- Opening Delimiter -

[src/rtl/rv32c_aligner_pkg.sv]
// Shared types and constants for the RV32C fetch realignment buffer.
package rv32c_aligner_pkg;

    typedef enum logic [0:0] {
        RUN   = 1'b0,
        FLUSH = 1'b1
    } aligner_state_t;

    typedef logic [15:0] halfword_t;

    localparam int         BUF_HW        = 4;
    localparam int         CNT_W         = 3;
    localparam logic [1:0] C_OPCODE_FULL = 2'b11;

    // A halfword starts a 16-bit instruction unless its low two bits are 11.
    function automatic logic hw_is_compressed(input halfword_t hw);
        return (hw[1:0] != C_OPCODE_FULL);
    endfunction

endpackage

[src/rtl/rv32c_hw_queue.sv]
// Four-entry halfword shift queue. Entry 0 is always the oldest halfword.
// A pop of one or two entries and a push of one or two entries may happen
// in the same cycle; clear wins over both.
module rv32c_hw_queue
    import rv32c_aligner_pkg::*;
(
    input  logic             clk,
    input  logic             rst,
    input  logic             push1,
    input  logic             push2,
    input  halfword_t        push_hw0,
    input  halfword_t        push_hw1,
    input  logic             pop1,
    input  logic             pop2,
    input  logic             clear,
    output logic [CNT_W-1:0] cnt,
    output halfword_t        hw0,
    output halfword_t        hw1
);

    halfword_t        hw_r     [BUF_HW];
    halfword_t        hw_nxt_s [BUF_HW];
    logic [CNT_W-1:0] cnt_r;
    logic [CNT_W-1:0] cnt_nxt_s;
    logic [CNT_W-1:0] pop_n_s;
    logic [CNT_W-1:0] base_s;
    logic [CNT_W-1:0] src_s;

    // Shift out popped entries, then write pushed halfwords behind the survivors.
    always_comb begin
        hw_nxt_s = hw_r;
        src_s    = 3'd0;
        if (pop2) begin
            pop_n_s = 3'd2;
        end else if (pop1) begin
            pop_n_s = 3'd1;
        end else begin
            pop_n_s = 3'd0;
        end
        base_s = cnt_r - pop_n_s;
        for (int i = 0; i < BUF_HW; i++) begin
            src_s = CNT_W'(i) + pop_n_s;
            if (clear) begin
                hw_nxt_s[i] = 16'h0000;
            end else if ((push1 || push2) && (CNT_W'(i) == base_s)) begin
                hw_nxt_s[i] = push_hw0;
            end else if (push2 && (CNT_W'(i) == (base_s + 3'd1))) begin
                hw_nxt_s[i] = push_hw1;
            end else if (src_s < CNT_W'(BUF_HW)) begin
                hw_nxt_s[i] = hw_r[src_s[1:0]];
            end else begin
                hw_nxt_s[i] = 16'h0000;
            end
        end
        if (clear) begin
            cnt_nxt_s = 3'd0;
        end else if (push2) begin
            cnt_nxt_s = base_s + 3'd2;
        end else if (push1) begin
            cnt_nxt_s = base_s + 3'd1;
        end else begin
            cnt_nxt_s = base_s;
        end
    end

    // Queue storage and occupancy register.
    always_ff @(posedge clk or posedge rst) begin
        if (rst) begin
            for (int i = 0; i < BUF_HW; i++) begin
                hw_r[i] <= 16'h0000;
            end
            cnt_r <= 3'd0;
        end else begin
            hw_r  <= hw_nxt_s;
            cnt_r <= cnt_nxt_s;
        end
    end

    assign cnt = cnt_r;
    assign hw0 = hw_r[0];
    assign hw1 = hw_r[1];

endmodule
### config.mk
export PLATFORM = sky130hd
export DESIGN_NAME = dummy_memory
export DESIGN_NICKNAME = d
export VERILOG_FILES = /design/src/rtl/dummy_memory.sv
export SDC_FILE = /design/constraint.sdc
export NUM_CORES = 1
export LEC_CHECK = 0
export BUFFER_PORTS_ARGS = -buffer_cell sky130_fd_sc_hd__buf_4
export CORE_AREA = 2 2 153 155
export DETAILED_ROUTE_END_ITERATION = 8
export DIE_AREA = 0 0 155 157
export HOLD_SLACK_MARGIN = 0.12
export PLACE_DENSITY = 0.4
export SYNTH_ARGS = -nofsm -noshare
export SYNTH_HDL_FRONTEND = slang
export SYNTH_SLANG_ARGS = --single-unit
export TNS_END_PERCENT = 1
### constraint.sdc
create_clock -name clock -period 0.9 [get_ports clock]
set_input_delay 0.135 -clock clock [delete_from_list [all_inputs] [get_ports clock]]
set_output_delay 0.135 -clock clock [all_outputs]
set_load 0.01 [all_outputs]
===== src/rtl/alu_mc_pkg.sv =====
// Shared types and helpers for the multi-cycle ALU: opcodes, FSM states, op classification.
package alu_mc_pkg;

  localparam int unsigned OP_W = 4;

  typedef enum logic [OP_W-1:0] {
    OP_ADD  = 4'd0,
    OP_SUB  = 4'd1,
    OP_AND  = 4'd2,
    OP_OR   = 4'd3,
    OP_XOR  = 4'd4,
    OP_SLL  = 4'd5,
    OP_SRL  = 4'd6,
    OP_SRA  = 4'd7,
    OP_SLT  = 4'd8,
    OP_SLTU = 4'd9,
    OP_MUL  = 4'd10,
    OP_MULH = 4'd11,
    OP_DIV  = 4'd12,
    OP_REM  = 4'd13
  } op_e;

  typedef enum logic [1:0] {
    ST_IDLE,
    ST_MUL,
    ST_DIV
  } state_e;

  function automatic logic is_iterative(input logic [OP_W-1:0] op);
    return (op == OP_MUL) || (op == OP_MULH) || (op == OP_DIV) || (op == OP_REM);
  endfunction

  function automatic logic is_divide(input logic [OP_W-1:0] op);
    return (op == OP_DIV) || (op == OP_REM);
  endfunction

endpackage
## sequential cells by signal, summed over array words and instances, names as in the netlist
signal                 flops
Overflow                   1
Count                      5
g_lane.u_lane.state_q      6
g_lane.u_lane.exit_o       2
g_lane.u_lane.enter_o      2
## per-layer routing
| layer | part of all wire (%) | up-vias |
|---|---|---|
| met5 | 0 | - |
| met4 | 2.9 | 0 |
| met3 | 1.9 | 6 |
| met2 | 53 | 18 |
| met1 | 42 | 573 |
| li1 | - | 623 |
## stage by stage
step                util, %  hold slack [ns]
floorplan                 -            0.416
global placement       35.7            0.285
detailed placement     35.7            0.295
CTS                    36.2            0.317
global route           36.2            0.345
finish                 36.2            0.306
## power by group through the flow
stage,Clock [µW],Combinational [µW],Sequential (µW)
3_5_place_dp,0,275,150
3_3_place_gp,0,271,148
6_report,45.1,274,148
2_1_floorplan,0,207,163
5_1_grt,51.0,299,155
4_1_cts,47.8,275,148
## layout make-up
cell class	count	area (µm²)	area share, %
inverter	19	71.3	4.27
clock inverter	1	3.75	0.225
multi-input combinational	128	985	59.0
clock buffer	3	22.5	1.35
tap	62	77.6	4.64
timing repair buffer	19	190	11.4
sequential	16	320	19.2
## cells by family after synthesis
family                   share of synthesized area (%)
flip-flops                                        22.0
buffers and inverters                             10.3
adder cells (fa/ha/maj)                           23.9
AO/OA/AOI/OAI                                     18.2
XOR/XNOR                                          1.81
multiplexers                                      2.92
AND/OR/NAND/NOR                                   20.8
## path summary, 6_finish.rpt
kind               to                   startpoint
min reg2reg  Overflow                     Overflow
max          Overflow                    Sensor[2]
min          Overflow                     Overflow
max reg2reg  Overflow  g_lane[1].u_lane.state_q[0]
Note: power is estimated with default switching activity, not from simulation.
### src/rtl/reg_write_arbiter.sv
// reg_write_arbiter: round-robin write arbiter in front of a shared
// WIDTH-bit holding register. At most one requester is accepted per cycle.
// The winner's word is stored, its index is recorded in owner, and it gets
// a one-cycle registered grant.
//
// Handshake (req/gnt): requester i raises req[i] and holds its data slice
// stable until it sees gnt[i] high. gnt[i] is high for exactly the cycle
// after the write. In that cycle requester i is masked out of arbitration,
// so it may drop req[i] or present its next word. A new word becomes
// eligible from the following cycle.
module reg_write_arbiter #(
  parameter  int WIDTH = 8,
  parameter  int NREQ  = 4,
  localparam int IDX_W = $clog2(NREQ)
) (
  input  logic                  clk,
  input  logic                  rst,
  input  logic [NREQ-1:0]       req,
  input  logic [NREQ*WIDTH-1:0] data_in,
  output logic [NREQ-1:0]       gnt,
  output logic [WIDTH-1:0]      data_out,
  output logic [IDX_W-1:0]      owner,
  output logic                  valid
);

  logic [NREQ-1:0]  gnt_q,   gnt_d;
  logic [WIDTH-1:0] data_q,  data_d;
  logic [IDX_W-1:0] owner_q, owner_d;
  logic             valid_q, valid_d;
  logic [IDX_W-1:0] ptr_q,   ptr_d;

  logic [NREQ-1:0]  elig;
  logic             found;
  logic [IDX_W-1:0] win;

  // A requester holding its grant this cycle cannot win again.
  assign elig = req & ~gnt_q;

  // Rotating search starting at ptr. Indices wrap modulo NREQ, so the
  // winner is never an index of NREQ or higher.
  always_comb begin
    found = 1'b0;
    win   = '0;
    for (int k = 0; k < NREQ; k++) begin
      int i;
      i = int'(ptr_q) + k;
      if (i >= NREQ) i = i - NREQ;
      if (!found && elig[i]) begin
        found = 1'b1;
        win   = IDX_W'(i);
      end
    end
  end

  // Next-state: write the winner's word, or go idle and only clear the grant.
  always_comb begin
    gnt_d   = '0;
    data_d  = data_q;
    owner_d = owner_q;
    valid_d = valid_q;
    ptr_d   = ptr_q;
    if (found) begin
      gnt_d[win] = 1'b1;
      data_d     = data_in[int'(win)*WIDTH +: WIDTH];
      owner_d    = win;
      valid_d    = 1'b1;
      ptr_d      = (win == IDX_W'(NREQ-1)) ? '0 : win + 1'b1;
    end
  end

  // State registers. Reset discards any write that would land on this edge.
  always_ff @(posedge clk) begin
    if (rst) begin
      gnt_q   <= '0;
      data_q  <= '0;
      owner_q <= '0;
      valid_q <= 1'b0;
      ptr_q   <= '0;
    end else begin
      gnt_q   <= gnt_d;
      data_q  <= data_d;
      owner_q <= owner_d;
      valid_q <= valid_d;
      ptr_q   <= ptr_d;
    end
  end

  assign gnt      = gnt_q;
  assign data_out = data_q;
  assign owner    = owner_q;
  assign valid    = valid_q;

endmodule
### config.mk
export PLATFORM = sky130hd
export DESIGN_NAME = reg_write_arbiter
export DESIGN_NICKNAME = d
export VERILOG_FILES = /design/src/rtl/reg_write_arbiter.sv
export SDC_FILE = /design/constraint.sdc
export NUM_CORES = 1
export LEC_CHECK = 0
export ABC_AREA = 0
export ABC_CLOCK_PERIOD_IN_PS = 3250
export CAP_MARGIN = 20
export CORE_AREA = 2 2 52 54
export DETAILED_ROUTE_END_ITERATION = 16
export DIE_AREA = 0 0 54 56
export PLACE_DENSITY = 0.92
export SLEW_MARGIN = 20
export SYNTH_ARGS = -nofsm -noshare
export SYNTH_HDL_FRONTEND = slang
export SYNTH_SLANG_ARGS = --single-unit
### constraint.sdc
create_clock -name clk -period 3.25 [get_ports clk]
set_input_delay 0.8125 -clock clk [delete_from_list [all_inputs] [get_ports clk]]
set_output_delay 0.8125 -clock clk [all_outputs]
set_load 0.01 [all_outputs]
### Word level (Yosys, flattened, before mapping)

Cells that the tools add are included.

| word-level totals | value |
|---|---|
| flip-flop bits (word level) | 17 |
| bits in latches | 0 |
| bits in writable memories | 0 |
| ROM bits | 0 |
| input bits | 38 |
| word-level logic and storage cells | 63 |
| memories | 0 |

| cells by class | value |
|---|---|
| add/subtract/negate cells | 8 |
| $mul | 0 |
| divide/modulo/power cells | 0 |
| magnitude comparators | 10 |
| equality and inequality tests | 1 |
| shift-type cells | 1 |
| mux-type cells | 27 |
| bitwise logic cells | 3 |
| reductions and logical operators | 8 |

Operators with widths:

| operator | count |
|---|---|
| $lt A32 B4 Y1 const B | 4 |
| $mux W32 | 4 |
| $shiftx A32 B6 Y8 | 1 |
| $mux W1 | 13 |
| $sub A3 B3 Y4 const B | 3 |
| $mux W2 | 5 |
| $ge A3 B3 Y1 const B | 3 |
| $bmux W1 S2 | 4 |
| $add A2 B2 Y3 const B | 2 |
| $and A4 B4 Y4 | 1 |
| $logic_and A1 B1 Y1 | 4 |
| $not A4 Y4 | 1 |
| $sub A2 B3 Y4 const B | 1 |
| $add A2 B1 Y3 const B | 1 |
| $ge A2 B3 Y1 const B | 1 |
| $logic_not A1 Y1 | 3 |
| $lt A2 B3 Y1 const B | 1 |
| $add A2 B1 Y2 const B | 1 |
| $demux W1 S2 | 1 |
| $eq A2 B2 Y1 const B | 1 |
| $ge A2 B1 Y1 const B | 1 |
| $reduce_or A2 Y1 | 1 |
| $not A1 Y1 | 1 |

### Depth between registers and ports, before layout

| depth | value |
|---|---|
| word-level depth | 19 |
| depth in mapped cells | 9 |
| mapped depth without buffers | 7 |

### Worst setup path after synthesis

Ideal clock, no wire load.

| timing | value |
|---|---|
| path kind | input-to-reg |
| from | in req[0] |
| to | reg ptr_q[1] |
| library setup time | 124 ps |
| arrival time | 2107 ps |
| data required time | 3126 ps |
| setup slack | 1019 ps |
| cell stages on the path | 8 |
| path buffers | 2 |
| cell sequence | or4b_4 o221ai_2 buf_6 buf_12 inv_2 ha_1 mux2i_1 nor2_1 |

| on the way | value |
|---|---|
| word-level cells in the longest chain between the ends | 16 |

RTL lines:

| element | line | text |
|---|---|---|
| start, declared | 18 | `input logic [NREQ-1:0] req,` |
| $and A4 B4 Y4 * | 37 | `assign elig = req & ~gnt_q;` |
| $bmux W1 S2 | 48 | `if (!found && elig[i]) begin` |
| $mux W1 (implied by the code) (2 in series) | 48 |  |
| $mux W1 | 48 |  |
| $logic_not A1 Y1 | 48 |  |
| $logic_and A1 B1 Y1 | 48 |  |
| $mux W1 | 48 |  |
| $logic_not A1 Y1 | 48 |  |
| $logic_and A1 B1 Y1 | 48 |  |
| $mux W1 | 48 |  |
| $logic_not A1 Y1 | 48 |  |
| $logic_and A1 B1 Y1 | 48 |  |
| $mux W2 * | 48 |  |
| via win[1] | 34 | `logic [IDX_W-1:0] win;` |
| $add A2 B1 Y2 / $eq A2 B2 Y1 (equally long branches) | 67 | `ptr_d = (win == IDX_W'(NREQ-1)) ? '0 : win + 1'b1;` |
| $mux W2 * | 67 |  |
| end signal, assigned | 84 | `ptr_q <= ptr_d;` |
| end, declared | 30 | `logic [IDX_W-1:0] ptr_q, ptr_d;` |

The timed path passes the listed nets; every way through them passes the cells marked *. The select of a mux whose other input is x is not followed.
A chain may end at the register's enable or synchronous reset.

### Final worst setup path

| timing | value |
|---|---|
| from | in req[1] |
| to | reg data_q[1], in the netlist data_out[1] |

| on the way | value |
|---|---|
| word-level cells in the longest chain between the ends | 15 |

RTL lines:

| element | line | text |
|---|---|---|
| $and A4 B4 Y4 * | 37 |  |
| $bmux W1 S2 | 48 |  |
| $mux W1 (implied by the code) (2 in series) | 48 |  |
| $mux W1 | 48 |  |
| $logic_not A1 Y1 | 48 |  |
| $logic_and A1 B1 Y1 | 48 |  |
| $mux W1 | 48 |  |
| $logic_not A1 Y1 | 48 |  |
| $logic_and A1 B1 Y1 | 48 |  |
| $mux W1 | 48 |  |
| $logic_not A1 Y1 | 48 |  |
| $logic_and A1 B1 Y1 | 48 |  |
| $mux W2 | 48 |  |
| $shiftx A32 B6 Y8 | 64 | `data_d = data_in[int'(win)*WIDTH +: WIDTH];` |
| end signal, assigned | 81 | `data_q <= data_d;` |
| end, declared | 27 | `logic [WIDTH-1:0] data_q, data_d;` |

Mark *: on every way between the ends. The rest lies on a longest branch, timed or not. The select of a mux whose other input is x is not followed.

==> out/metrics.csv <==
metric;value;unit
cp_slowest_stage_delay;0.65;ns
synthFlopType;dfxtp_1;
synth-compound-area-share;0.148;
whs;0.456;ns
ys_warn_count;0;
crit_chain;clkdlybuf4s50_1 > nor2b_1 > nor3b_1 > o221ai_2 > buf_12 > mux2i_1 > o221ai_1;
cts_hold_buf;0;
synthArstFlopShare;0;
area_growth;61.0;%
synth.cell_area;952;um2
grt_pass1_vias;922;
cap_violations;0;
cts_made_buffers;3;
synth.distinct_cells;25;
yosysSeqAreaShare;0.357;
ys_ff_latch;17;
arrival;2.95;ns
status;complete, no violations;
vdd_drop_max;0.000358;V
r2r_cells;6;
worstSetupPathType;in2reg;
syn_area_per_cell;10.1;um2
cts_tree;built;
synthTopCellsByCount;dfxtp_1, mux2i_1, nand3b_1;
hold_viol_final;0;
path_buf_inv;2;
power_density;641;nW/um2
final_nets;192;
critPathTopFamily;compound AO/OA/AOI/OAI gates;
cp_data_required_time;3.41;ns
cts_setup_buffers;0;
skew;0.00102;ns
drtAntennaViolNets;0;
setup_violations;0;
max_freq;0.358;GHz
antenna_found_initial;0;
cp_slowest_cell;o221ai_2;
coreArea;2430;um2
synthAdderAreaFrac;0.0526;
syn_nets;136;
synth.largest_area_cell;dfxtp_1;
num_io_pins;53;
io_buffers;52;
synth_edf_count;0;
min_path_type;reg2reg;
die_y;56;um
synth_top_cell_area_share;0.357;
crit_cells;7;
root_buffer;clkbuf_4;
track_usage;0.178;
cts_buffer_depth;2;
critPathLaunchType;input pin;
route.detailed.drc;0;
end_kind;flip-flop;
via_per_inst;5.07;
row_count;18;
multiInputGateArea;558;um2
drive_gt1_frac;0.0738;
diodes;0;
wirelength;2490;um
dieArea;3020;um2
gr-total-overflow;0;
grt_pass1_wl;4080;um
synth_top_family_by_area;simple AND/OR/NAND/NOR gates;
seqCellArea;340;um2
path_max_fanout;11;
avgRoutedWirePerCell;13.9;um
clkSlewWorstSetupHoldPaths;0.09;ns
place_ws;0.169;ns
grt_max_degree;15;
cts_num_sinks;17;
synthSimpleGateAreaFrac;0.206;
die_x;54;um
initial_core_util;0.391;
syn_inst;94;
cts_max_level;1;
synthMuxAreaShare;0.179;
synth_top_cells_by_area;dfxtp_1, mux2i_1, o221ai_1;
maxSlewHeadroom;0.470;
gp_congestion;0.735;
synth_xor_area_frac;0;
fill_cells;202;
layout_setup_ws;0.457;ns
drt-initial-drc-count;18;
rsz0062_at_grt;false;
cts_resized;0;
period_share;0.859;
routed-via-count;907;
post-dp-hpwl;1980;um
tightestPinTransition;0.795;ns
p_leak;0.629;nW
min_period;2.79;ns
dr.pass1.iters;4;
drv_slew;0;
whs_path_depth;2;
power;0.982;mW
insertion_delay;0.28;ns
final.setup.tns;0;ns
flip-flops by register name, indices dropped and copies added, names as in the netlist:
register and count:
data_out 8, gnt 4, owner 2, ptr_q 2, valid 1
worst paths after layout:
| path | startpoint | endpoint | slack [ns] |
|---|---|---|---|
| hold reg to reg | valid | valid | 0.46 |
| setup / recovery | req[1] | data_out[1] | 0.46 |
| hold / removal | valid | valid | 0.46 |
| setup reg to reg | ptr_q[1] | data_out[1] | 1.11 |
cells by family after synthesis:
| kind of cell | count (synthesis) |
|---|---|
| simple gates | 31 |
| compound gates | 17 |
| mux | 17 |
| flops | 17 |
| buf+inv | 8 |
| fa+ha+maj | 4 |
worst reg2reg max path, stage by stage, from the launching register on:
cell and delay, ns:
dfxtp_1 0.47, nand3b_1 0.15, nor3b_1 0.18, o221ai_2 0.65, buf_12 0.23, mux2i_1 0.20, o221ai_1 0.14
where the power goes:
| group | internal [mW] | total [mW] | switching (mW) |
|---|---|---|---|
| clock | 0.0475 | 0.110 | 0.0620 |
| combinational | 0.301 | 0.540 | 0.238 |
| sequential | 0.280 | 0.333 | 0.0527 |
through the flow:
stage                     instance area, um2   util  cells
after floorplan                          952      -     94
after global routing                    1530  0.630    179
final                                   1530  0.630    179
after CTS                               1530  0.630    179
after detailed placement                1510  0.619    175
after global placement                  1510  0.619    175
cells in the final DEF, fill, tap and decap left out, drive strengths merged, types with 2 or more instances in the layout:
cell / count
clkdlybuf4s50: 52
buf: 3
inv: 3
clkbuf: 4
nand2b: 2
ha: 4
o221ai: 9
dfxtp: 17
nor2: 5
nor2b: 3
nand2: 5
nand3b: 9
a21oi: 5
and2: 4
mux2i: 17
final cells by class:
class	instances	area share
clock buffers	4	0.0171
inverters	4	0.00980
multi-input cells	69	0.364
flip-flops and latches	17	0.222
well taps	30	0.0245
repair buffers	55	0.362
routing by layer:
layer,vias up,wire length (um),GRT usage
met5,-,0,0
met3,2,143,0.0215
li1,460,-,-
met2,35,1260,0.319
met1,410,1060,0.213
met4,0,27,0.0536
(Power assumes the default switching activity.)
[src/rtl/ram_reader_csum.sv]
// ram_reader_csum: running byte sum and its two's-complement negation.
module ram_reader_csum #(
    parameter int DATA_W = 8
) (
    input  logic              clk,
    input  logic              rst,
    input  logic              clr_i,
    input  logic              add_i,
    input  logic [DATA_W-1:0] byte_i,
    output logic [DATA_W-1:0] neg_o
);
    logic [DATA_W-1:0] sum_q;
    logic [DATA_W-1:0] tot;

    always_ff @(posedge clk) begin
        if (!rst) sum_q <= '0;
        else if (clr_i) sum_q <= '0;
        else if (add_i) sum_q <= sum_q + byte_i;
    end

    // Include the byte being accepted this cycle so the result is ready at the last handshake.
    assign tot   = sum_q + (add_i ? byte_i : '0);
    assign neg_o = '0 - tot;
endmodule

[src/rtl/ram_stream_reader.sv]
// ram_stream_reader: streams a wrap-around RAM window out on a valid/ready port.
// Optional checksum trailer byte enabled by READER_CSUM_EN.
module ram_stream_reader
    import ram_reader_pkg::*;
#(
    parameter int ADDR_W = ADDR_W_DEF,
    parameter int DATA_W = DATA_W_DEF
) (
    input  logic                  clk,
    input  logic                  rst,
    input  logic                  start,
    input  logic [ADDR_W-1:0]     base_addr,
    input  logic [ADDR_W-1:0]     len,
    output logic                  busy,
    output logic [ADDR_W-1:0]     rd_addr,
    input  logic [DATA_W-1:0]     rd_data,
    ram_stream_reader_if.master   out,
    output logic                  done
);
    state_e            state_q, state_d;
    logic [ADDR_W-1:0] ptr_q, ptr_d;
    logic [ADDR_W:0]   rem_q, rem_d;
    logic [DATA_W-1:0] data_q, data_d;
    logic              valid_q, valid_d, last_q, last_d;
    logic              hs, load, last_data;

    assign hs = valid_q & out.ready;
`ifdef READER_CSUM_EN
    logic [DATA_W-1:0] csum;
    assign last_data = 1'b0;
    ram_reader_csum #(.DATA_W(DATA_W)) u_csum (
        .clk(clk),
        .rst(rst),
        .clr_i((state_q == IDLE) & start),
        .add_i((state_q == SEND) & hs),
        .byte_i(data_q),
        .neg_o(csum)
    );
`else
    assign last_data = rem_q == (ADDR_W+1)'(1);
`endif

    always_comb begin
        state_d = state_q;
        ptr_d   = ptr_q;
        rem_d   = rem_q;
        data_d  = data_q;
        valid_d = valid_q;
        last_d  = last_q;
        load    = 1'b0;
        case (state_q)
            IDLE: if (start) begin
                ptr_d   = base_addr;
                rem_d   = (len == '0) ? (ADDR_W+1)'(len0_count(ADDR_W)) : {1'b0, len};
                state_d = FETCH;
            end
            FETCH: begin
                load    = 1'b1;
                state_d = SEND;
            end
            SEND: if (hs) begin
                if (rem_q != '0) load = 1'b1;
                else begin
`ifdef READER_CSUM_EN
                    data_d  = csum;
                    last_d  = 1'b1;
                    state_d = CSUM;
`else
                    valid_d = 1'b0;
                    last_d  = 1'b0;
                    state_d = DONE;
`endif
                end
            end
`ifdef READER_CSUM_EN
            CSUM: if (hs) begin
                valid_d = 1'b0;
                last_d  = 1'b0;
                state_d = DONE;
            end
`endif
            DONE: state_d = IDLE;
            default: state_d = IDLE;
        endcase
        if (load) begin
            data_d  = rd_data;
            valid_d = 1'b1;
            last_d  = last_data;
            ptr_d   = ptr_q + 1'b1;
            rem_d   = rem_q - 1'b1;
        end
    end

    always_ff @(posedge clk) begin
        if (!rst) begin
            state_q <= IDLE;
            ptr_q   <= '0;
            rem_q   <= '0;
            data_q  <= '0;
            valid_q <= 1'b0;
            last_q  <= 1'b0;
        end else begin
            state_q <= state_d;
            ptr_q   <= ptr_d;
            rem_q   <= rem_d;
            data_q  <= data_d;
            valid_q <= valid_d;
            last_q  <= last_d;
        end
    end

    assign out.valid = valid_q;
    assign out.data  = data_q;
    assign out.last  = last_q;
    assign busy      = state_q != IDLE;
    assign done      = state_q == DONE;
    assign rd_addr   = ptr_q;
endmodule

- Closing Delimiter -

- **Task directions**: Write out every line in the data that holds the string "instances".

- **Response to the exercise**:
## sequential cells by signal, summed over array words and instances, names as in the netlist
cells in the final DEF, fill, tap and decap left out, drive strengths merged, types with 2 or more instances in the layout:
class	instances	area share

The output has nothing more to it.